WHAT YOU ARE ASKED TO DO - Lift out all lines below that contain "after".

DATASET EXTRACT -
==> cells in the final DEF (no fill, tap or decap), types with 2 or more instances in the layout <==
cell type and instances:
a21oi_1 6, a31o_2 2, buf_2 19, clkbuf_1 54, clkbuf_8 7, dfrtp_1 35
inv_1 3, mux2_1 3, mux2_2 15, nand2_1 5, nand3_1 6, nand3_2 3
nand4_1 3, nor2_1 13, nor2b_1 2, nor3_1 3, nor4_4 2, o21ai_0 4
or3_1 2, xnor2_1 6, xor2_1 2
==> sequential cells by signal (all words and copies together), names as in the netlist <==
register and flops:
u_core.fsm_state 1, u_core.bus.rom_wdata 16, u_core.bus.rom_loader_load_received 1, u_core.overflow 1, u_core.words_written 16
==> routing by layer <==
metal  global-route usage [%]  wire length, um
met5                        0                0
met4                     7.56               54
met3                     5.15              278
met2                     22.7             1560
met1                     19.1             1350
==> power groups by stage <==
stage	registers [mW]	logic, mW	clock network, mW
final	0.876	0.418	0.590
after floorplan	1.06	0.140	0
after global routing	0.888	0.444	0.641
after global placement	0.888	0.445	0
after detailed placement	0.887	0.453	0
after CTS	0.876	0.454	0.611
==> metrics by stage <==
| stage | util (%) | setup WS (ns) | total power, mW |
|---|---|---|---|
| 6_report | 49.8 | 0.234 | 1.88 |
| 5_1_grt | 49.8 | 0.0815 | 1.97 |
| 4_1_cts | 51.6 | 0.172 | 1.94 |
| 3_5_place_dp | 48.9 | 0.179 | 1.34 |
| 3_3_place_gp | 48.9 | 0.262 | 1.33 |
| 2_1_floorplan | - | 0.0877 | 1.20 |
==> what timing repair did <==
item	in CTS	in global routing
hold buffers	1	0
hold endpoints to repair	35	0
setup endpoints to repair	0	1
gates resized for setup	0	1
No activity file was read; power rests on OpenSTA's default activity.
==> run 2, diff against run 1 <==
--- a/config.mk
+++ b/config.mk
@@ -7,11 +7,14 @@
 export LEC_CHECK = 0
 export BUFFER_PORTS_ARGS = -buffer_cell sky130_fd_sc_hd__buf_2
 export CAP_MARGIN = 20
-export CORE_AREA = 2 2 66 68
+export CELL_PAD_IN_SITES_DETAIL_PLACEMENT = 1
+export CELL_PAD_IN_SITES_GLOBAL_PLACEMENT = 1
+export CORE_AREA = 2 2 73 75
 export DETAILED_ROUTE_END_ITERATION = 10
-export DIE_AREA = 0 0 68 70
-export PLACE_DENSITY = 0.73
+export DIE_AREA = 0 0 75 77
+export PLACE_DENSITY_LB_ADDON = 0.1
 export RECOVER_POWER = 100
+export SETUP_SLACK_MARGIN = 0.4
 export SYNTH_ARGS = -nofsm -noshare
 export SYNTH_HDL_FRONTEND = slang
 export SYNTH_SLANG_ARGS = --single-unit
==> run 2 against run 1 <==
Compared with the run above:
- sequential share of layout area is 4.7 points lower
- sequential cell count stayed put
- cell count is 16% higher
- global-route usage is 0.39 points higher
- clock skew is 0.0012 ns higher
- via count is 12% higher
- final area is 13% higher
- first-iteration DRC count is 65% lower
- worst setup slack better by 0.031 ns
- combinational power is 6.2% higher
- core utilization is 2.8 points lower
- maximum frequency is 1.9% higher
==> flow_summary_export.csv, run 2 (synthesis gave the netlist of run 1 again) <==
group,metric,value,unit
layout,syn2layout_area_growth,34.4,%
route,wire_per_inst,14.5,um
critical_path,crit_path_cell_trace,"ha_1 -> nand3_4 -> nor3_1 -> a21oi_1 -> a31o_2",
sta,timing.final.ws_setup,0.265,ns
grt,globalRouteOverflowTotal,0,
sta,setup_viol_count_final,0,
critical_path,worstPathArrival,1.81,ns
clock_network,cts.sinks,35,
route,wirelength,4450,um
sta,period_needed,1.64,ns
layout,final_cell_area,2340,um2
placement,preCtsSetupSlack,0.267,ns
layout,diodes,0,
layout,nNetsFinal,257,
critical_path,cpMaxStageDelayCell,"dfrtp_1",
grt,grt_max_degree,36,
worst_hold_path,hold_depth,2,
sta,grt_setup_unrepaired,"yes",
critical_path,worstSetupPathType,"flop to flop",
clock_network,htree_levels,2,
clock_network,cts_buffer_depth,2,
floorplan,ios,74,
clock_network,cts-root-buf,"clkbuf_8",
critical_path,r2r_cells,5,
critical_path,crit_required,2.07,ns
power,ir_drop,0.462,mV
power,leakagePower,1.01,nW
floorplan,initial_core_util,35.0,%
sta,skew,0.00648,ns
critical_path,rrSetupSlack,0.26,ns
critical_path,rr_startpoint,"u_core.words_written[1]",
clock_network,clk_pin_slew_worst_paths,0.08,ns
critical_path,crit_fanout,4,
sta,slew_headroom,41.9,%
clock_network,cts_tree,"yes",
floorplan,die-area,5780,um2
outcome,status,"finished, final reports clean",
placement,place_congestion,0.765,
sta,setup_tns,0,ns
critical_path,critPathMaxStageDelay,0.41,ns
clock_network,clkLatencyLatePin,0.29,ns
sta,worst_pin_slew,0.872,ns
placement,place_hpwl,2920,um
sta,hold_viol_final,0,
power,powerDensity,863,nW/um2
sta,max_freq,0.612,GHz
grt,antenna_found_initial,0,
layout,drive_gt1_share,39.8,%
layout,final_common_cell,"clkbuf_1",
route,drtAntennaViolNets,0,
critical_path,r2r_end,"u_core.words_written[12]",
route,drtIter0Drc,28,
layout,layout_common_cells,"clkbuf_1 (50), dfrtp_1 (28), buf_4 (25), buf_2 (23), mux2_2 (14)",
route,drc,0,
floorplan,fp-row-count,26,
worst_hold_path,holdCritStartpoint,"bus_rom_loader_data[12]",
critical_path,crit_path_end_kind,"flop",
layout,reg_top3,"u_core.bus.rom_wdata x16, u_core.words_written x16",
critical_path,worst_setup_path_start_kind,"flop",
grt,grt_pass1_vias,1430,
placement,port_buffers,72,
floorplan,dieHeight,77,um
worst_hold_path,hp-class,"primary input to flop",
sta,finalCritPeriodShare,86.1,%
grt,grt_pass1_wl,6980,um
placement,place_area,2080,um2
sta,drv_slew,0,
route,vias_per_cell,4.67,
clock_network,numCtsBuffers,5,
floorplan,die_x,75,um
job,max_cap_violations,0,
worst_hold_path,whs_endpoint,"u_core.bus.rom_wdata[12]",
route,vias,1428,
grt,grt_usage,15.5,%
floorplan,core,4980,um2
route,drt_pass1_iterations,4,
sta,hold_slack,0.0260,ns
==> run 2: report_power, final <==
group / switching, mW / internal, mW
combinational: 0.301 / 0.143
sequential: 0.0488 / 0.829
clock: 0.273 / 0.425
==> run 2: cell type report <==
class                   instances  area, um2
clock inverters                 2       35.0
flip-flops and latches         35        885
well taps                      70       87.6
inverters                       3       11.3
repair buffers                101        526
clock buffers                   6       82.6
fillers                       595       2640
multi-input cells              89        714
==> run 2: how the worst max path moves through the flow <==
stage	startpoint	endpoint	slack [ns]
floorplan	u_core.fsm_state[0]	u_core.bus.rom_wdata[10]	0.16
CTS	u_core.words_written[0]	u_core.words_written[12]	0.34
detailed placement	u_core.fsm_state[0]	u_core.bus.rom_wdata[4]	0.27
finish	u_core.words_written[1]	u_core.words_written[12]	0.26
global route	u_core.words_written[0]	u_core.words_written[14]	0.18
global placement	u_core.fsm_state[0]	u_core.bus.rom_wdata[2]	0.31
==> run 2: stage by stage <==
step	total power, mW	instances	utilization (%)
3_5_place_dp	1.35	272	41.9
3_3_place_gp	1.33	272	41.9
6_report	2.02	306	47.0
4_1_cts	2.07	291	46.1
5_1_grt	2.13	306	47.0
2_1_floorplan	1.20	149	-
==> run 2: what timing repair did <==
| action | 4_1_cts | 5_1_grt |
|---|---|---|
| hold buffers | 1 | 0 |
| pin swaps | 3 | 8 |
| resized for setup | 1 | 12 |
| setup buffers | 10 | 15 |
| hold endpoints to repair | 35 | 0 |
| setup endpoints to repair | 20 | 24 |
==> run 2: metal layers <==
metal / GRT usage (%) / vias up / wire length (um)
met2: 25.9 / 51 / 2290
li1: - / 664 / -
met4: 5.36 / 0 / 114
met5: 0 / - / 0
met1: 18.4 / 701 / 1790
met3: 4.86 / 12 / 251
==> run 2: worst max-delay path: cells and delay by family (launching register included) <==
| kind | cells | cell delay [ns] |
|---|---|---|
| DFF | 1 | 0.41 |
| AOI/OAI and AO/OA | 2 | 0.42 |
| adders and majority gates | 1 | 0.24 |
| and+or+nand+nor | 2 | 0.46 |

EXERCISE ANSWER -
after floorplan	1.06	0.140	0
after global routing	0.888	0.444	0.641
after global placement	0.888	0.445	0
after detailed placement	0.887	0.453	0
after CTS	0.876	0.454	0.611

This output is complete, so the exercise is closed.